- _EXERCISE GOAL_: Repeat the records below line by line, exactly, finishing on the line that contains "## worst max-delay path by stage".

- _Stored data_:
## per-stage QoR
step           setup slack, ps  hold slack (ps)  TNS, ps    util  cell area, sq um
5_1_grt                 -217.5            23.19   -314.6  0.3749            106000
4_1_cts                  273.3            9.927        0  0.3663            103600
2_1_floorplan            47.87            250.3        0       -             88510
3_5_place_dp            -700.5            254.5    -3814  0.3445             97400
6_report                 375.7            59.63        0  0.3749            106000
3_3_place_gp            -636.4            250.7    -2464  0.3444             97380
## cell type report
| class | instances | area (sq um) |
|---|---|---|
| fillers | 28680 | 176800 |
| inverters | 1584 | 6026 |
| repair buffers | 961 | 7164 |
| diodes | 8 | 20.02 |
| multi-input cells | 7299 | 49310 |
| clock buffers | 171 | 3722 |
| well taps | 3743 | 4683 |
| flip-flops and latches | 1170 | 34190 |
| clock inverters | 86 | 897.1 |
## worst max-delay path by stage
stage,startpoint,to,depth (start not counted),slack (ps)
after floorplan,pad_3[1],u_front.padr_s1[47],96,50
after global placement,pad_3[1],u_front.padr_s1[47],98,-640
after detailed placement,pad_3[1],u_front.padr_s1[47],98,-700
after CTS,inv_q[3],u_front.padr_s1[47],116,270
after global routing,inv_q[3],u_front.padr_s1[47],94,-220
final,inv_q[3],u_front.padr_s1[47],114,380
[config.mk]
export PLATFORM = sky130hd
export DESIGN_NAME = next_permutation_step
export DESIGN_NICKNAME = d
export VERILOG_FILES = /design/src/rtl/nps_pkg.sv /design/src/rtl/nps_front.sv /design/src/rtl/nps_queue.sv /design/src/rtl/nps_back.sv /design/src/rtl/next_permutation_step.sv
export SDC_FILE = /design/constraint.sdc
export NUM_CORES = 1
export LEC_CHECK = 0
export BUFFER_PORTS_ARGS = -buffer_cell sky130_fd_sc_hd__buf_2
export CAP_MARGIN = 20
export CORE_MARGIN = 8
export CORE_UTILIZATION = 35
export DETAILED_ROUTE_END_ITERATION = 6
export PLACE_DENSITY = 0.61
export SLEW_MARGIN = 10
export SYNTH_ARGS = -nofsm -noshare
export SYNTH_HDL_FRONTEND = slang
export SYNTH_SLANG_ARGS = --single-unit
export TNS_END_PERCENT = 30
[constraint.sdc]
create_clock -name i_clk -period 8.4 [get_ports i_clk]
set_clock_uncertainty 0.2 [all_clocks]
set_input_delay 1.26 -clock i_clk [delete_from_list [all_inputs] [get_ports i_clk]]
set_output_delay 1.26 -clock i_clk [all_outputs]
set_load 0.005 [all_outputs]
[src/rtl/nps_pkg.sv]
// Shared types and constants for the next-permutation step block.
`timescale 1ns / 1ps

package nps_pkg;

    localparam int MAX_ELEMENTS = 8;
    localparam int ELEMENT_BITS = 4;
    localparam int WORD_BITS    = 32;
    localparam int FIT_LANES    = WORD_BITS / ELEMENT_BITS;
    localparam int LANES        = (MAX_ELEMENTS < FIT_LANES) ? MAX_ELEMENTS : FIT_LANES;
    localparam int IDX_W        = (LANES > 1) ? $clog2(LANES) : 1;
    localparam int CNT_W        = $clog2(LANES + 1);
    localparam int CFG_W        = 4;
    localparam int CFG_RESET    = 8;
    localparam int Q_DEPTH      = 2;
    localparam int Q_PTR_W      = (Q_DEPTH > 1) ? $clog2(Q_DEPTH) : 1;
    localparam int Q_CNT_W      = $clog2(Q_DEPTH + 1);

    typedef logic [ELEMENT_BITS-1:0] t_elem;
    typedef t_elem [LANES-1:0]       t_lanes;

    typedef struct packed {
        t_lanes           lanes;
        logic [CNT_W-1:0] count;
        logic [IDX_W-1:0] pivot;
        logic             found;
    } t_work;

    typedef struct packed {
        logic               full;
        logic               empty;
        logic [Q_CNT_W-1:0] level;
    } t_q_status;

endpackage

[src/rtl/nps_front.sv]
// Front end: unpacks an item, clamps the element count and finds the pivot.
`timescale 1ns / 1ps

module nps_front (
    input  logic [nps_pkg::WORD_BITS-1:0] i_perm_in,
    input  logic [nps_pkg::CFG_W-1:0]     i_element_count,
    output nps_pkg::t_work                o_work
);

    logic [nps_pkg::CNT_W-1:0] n_count;
    nps_pkg::t_lanes           n_lanes;
    logic [nps_pkg::IDX_W-1:0] n_pivot;
    logic                      n_found;

    always_comb begin
        if (i_element_count == '0) begin
            n_count = nps_pkg::CNT_W'(1);
        end else if (int'(i_element_count) > nps_pkg::LANES) begin
            n_count = nps_pkg::CNT_W'(nps_pkg::LANES);
        end else begin
            n_count = nps_pkg::CNT_W'(i_element_count);
        end
    end

    always_comb begin
        for (int i = 0; i < nps_pkg::LANES; i++) begin
            if (i < int'(n_count)) begin
                n_lanes[i] = i_perm_in[i*nps_pkg::ELEMENT_BITS +: nps_pkg::ELEMENT_BITS];
            end else begin
                n_lanes[i] = '0;
            end
        end
    end

    // rightmost ascent wins
    always_comb begin
        n_pivot = '0;
        n_found = 1'b0;
        for (int i = 0; i < nps_pkg::LANES - 1; i++) begin
            if ((i + 1 < int'(n_count)) && (n_lanes[i] < n_lanes[i+1])) begin
                n_pivot = nps_pkg::IDX_W'(i);
                n_found = 1'b1;
            end
        end
    end

    always_comb begin
        o_work.lanes = n_lanes;
        o_work.count = n_count;
        o_work.pivot = n_pivot;
        o_work.found = n_found;
    end

endmodule

[src/rtl/nps_queue.sv]
// Short queue of classified items between the front and back ends.
`timescale 1ns / 1ps

module nps_queue (
    input  logic               i_clk,
    input  logic               i_rst_n,
    input  logic               i_push,
    input  nps_pkg::t_work     i_work,
    input  logic               i_pop,
    output nps_pkg::t_work     o_work,
    output nps_pkg::t_q_status o_status
);

    nps_pkg::t_work               r_mem [nps_pkg::Q_DEPTH];
    logic [nps_pkg::Q_PTR_W-1:0]  r_wr_ptr;
    logic [nps_pkg::Q_PTR_W-1:0]  r_rd_ptr;
    logic [nps_pkg::Q_CNT_W-1:0]  r_level;
    logic [nps_pkg::Q_PTR_W-1:0]  n_wr_ptr;
    logic [nps_pkg::Q_PTR_W-1:0]  n_rd_ptr;
    logic [nps_pkg::Q_CNT_W-1:0]  n_level;

    always_comb begin
        n_wr_ptr = r_wr_ptr;
        n_rd_ptr = r_rd_ptr;
        n_level  = r_level;
        if (i_push) begin
            n_wr_ptr = (int'(r_wr_ptr) == nps_pkg::Q_DEPTH - 1) ? '0 : r_wr_ptr + 1'b1;
        end
        if (i_pop) begin
            n_rd_ptr = (int'(r_rd_ptr) == nps_pkg::Q_DEPTH - 1) ? '0 : r_rd_ptr + 1'b1;
        end
        if (i_push && !i_pop) begin
            n_level = r_level + 1'b1;
        end else if (!i_push && i_pop) begin
            n_level = r_level - 1'b1;
        end
    end

    always_ff @(posedge i_clk) begin
        if (!i_rst_n) begin
            r_wr_ptr <= '0;
            r_rd_ptr <= '0;
            r_level  <= '0;
        end else begin
            r_wr_ptr <= n_wr_ptr;
            r_rd_ptr <= n_rd_ptr;
            r_level  <= n_level;
        end
    end

    always_ff @(posedge i_clk) begin
        if (i_push) begin
            r_mem[r_wr_ptr] <= i_work;
        end
    end

    assign o_work         = r_mem[r_rd_ptr];
    assign o_status.level = r_level;
    assign o_status.empty = (r_level == '0);
    assign o_status.full  = (int'(r_level) == nps_pkg::Q_DEPTH);

endmodule

[src/rtl/nps_back.sv]
// Back end: swaps the pivot, reverses the suffix and holds the result register.
`timescale 1ns / 1ps

module nps_back (
    input  logic                          i_clk,
    input  logic                          i_rst_n,
    input  logic                          i_work_valid,
    input  nps_pkg::t_work                i_work,
    output logic                          o_pop,
    output logic                          o_valid,
    input  logic                          i_stall,
    output logic [nps_pkg::WORD_BITS-1:0] o_perm_out,
    output logic                          o_has_next
);

    logic                          r_valid;
    logic [nps_pkg::WORD_BITS-1:0] r_perm_out;
    logic                          r_has_next;
    logic [nps_pkg::IDX_W-1:0]     n_swap;
    nps_pkg::t_lanes               n_swapped;
    nps_pkg::t_lanes               n_result;
    logic [nps_pkg::WORD_BITS-1:0] n_packed;
    logic [nps_pkg::CNT_W:0]       n_src [nps_pkg::LANES];
    nps_pkg::t_elem                n_piv_val;

    assign o_pop = i_work_valid && (!r_valid || !i_stall);

    assign n_piv_val = i_work.lanes[i_work.pivot];

    // rightmost larger element after the pivot
    always_comb begin
        n_swap = i_work.pivot;
        for (int j = 0; j < nps_pkg::LANES; j++) begin
            if ((j > int'(i_work.pivot)) && (j < int'(i_work.count))
                    && (i_work.lanes[j] > n_piv_val)) begin
                n_swap = nps_pkg::IDX_W'(j);
            end
        end
    end

    always_comb begin
        n_swapped               = i_work.lanes;
        n_swapped[i_work.pivot] = i_work.lanes[n_swap];
        n_swapped[n_swap]       = n_piv_val;
    end

    always_comb begin
        for (int i = 0; i < nps_pkg::LANES; i++) begin
            n_src[i] = (nps_pkg::CNT_W+1)'(i_work.pivot) + (nps_pkg::CNT_W+1)'(i_work.count)
                       - (nps_pkg::CNT_W+1)'(i);
            if (!i_work.found || (i <= int'(i_work.pivot))) begin
                n_result[i] = i_work.found ? n_swapped[i] : i_work.lanes[i];
            end else if (i < int'(i_work.count)) begin
                n_result[i] = n_swapped[n_src[i][nps_pkg::IDX_W-1:0]];
            end else begin
                n_result[i] = '0;
            end
        end
    end

    always_comb begin
        n_packed = '0;
        for (int i = 0; i < nps_pkg::LANES; i++) begin
            n_packed[i*nps_pkg::ELEMENT_BITS +: nps_pkg::ELEMENT_BITS] = n_result[i];
        end
    end

    always_ff @(posedge i_clk) begin
        if (!i_rst_n) begin
            r_valid <= 1'b0;
        end else if (o_pop) begin
            r_valid <= 1'b1;
        end else if (!i_stall) begin
            r_valid <= 1'b0;
        end
    end

    always_ff @(posedge i_clk) begin
        if (o_pop) begin
            r_perm_out <= n_packed;
            r_has_next <= i_work.found;
        end
    end

    assign o_valid    = r_valid;
    assign o_perm_out = r_perm_out;
    assign o_has_next = r_has_next;

endmodule

[src/rtl/next_permutation_step.sv]
// Top level of the lexicographic next-permutation step block.
`timescale 1ns / 1ps

// Usage:
//   Input channel: i_valid / o_stall carry i_perm_in, a packed vector of
//   4-bit elements with element 0 in the low bits. An item is taken on a
//   rising edge with i_valid high and o_stall low.
//   Output channel: o_valid / i_stall carry o_perm_out and o_has_next.
//   o_has_next low means the input was already in non-increasing order and
//   o_perm_out repeats it. Lanes at or above the element count read as zero.
//   Config: i_cfg_wr_en writes i_cfg_wr_data into the element count
//   (0 acts as 1, values above 8 act as 8); write only while idle.
//   One item per cycle is sustained while i_stall is low.
//   The front end classifies the item (count clamp, pivot search) in the
//   accept cycle; the back end swaps and reverses from a two-entry queue
//   into the output register.
//   Reset (synchronous, active low) empties the queue and output register
//   and sets the element count to 8.
//   When the receiver stalls, the output holds; the queue keeps taking items
//   until it is full, then o_stall rises.
module next_permutation_step (
    input  logic                          i_clk,
    input  logic                          i_rst_n,
    input  logic                          i_cfg_wr_en,
    input  logic [nps_pkg::CFG_W-1:0]     i_cfg_wr_data,
    input  logic                          i_valid,
    output logic                          o_stall,
    input  logic [nps_pkg::WORD_BITS-1:0] i_perm_in,
    output logic                          o_valid,
    input  logic                          i_stall,
    output logic [nps_pkg::WORD_BITS-1:0] o_perm_out,
    output logic                          o_has_next
);

    logic [nps_pkg::CFG_W-1:0] r_element_count;
    nps_pkg::t_work            n_front_work;
    nps_pkg::t_work            n_back_work;
    nps_pkg::t_q_status        n_q_status;
    logic                      n_push;
    logic                      n_pop;

    always_ff @(posedge i_clk) begin
        if (!i_rst_n) begin
            r_element_count <= nps_pkg::CFG_W'(nps_pkg::CFG_RESET);
        end else if (i_cfg_wr_en) begin
            r_element_count <= i_cfg_wr_data;
        end
    end

    assign o_stall = n_q_status.full;
    assign n_push  = i_valid && !n_q_status.full;

    nps_front u_front (
        .i_perm_in       (i_perm_in),
        .i_element_count (r_element_count),
        .o_work          (n_front_work)
    );

    nps_queue u_queue (
        .i_clk    (i_clk),
        .i_rst_n  (i_rst_n),
        .i_push   (n_push),
        .i_work   (n_front_work),
        .i_pop    (n_pop),
        .o_work   (n_back_work),
        .o_status (n_q_status)
    );

    nps_back u_back (
        .i_clk        (i_clk),
        .i_rst_n      (i_rst_n),
        .i_work_valid (!n_q_status.empty),
        .i_work       (n_back_work),
        .o_pop        (n_pop),
        .o_valid      (o_valid),
        .i_stall      (i_stall),
        .o_perm_out   (o_perm_out),
        .o_has_next   (o_has_next)
    );

`ifndef ASSERT_OFF
    a_q_level_bound: assert property (@(posedge i_clk) disable iff (!i_rst_n)
        int'(n_q_status.level) <= nps_pkg::Q_DEPTH)
        else $error("queue level beyond depth");

    a_accept_lands: assert property (@(posedge i_clk) disable iff (!i_rst_n)
        (i_valid && !o_stall) |=> (!n_q_status.empty || o_valid))
        else $error("accepted item lost");

    a_drain_moves: assert property (@(posedge i_clk) disable iff (!i_rst_n)
        (!n_q_status.empty && (!o_valid || !i_stall)) |=> o_valid)
        else $error("queued item not moved to output");
`endif

endmodule
==> impl_metrics.toml <==
[status]
status = "finished, final reports clean"

[final_layout]
fin_nets = 1194
drive_gt1_frac = 0.182
diodes = 0
fin_cells = 1489
fillers = 2752
area_delta_synth_final_pct = 14.8
final_util = 0.404

[setup_path]
path_class = "flop to flop"
cp_data_arrival_time_ns = 7.32
required_ns = 8.45
critPathLaunchType = "flop"
cp_max_fo = 27
reg2reg_depth = 17
cp-end-kind = "flop"
r2r_slack_ns = 1.14
timing.rr.end = "u_back.o_perm_out[12]"

[clock_network]
htree_num_levels = 4
cts_hold_buf = 0
cts_buffers = 17
root_buffer = "clkbuf_16"
cts_setup_buffers = 0
cts_tree = "done"
clockBufferDepth = 2
clk_latency_ns = 0.43
clock_sinks = 123
cts_resized = 0
clk_pin_slew_worst_paths_ns = 0.07

[yosys]
syn_nets = 1129
synth_compound_area_frac = 0.235
synth.distinct_cells = 82
postSynthCellCount = 1033
synth_fa_ha_area_frac = 0.0717
yosysSeqAreaShare = 0.370
synth_ff_type = "edfxtp_1"
synth_mux_area_frac = 0.111
synthSimpleGateAreaFrac = 0.158
synth_xor_area_frac = 0.00812
synth_seq_cells = 123
synth_top_family_by_area = "compound AO/OA/AOI/OAI gates"
synth_edf_count = 113
synth_area_leaders = "edfxtp_1 (35%), ha_1 (7.0%), mux2i_1 (5.0%)"
yosys_warnings = 0
synth-async-reset-ratio = 0
synth_top_area_frac = 0.350
netlist_area_mm2 = 0.00970
synth.avg_cell_area_um2 = 9.39
yosys.area.top_type = "edfxtp_1"

[timing]
grt_setup_unrepaired = "false"
drv_slew = 0
max_freq_mhz = 138
period_share = 0.864
slew_headroom = 0.335
tightest_slew_ns = 0.979
finalHoldViolCount = 0
setup_tns_ns = 0
min_period_ns = 7.26
fin_ws_ns = 1.14
setup_viol = 0

[global_routing]
grt_pass1_wl_mm = 54.1
grt_max_degree = 42
antenna_found_initial = 0
grt-ovfl-total = 0
grt_pass1_vias = 8681
grt.total_usage = 0.214

[drt]
initialDrtViolationCount = 978
vias = 9148
wire_per_inst_um = 24.3
ant_nets = 0
drc = 0
first_pass_iters = 7
wl_mm = 36.1
vias_per_cell = 6.14

[die]
rows = 61
coreArea_mm2 = 0.0276
die_h_um = 182
die_w_um = 182
io_pins = 76
dieArea_mm2 = 0.0333
floorplan.initialDensity = 0.352

[worst_hold_path]
hp-class = "flop to flop"
min_from = "u_back.o_valid"
min_to = "u_back.o_valid"
whs_path_depth = 2

[placement]
io_buffers = 75
dp_cells = 1457
dp_slack_ns = 1.33
place.gp.congestion = 1.01
hpwlAfterDp_mm = 27.6

[flow_run]
cap_violations = 0
[per-layer routing]
metal | wire length, µm | track usage | vias up | part of all wire
li1 | - | - | 4121 | -
met1 | 15600 | 0.284 | 4414 | 0.43
met2 | 15600 | 0.321 | 506 | 0.43
met3 | 2870 | 0.0392 | 107 | 0.079
met4 | 2110 | 0.128 | 0 | 0.058
met5 | 0 | 0 | - | 0
[layout by cell type (no fill, tap or decap), types with 6 or more instances in the layout]
cell type    n
nor2b_1     15
xnor2_1      6
clkbuf_16   17
o2111ai_1    7
nand2b_1     8
nor3_1      15
o211ai_1    29
and2_1      16
and3_1       8
nand3_1     21
mux2i_1     46
a211oi_1    13
inv_1       50
o22ai_1      6
o221ai_1    16
a21o_1      11
o21ai_0     53
ha_1        54
inv_8        7
a22o_1       6
a21boi_0     7
a221oi_1     9
buf_4       26
o21a_1      11
edfxtp_1   113
nand2_1    115
a22oi_1     17
mux4_2      12
a221o_1      6
mux2_2      28
buf_2       75
dfxtp_1      9
nor2_1      90
nand4_1      7
o31ai_1      7
a21oi_1     61
a2111oi_0    6
a31oi_1     12
[worst max path at each step]
stage	end	slack, ns	cells after the start
3_5_place_dp	u_back.o_perm_out[28]	1.33	17
2_1_floorplan	u_back.o_perm_out[10]	2.42	20
3_3_place_gp	u_back.o_perm_out[23]	1.46	18
5_1_grt	u_back.o_perm_out[12]	0.75	17
6_report	u_back.o_perm_out[12]	1.14	17
4_1_cts	u_back.o_perm_out[12]	1.31	17
[stage by stage]
| step | cell area, µm² | hold WS [ns] |
|---|---|---|
| 6_report | 11100 | 0.281 |
| 5_1_grt | 11100 | 0.319 |
| 4_1_cts | 11100 | 0.289 |
| 3_5_place_dp | 10500 | 0.280 |
| 3_3_place_gp | 10500 | 0.269 |
| 2_1_floorplan | 9700 | 0.273 |
[synth_stat cells (4+ instances only)]
library cell  instances
nand3_1              21
xnor2_1               7
edfxtp_1            113
mux2i_1              48
clkbuf_1             41
and2_1               16
o22ai_1               6
a21o_1               11
or2_2                 4
ha_1                 54
a22oi_1              17
inv_1                50
a31oi_1              12
buf_2                 7
a221oi_1              9
a2111oi_0             6
nor3_1               15
mux2_2               28
nand2_1             115
a32oi_1               4
a221o_1               6
dfxtp_1              10
nor4_1                4
o221ai_1             16
a21boi_0              7
and4_1                5
nor2b_1              15
o21a_1               11
nand4_1               7
nor2_1               91
a21oi_1              61
or3_1                 5
o211ai_1             29
mux4_2               12
a211oi_1             13
and3_1                9
o2111ai_1             7
a211o_1               4
o31ai_1               7
o21ai_0              53
nand2b_1              8
a22o_1                6
[cell families (layout without fill, tap and decap cells)]
group | after synthesis | count (layout)
AO/OA/AOI/OAI | 322 | 322
XOR/XNOR | 9 | 9
AND/OR/NAND/NOR | 327 | 327
buffers and inverters | 108 | 186
flip-flops | 123 | 123
adder cells (fa/ha/maj) | 55 | 55
multiplexers | 89 | 89
[flip-flops by register name, indices dropped and copies added, names as in the netlist, named ones only]
register and cells:
u_queue.r_mem 80, u_back.o_perm_out 32, r_element_count 4, u_queue.r_level 2, u_back.o_has_next 1, u_back.o_valid 1, u_queue.r_rd_ptr 1, u_queue.r_wr_ptr 1
[worst max-delay path: stages, from the launching register on]
cell and delay (ns):
dfxtp_2 0.50, buf_4 0.44, mux2_2 0.33, nor2_1 0.05
or3_1 0.36, a31oi_1 0.66, inv_1 0.45, ha_1 0.43
nor2b_1 0.15, o211ai_1 0.19, a21oi_1 0.16, a211o_1 0.39
a221o_1 0.55, a2111oi_0 0.66, o22ai_1 0.47, o21a_1 0.32
mux4_2 0.54, o221ai_1 0.21
[area by class of cell]
type                            instances  area (µm²)  share of cell area
Timing Repair Buffer                  101         571              0.0512
Clock inverter                         15         168              0.0150
Tap cell                              378         473              0.0424
Multi-Input combinational cell        802        5710               0.513
Sequential cell                       123        3590               0.323
Clock buffer                           17         425              0.0382
Inverter                               53         199              0.0179
Power is not shown: default switching activity piles up to over one toggle a cycle in this logic, so the estimate is an artifact.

- _RESPONSE FOR THIS EXERCISE_:
## per-stage QoR
step           setup slack, ps  hold slack (ps)  TNS, ps    util  cell area, sq um
5_1_grt                 -217.5            23.19   -314.6  0.3749            106000
4_1_cts                  273.3            9.927        0  0.3663            103600
2_1_floorplan            47.87            250.3        0       -             88510
3_5_place_dp            -700.5            254.5    -3814  0.3445             97400
6_report                 375.7            59.63        0  0.3749            106000
3_3_place_gp            -636.4            250.7    -2464  0.3444             97380
## cell type report
| class | instances | area (sq um) |
|---|---|---|
| fillers | 28680 | 176800 |
| inverters | 1584 | 6026 |
| repair buffers | 961 | 7164 |
| diodes | 8 | 20.02 |
| multi-input cells | 7299 | 49310 |
| clock buffers | 171 | 3722 |
| well taps | 3743 | 4683 |
| flip-flops and latches | 1170 | 34190 |
| clock inverters | 86 | 897.1 |
## worst max-delay path by stage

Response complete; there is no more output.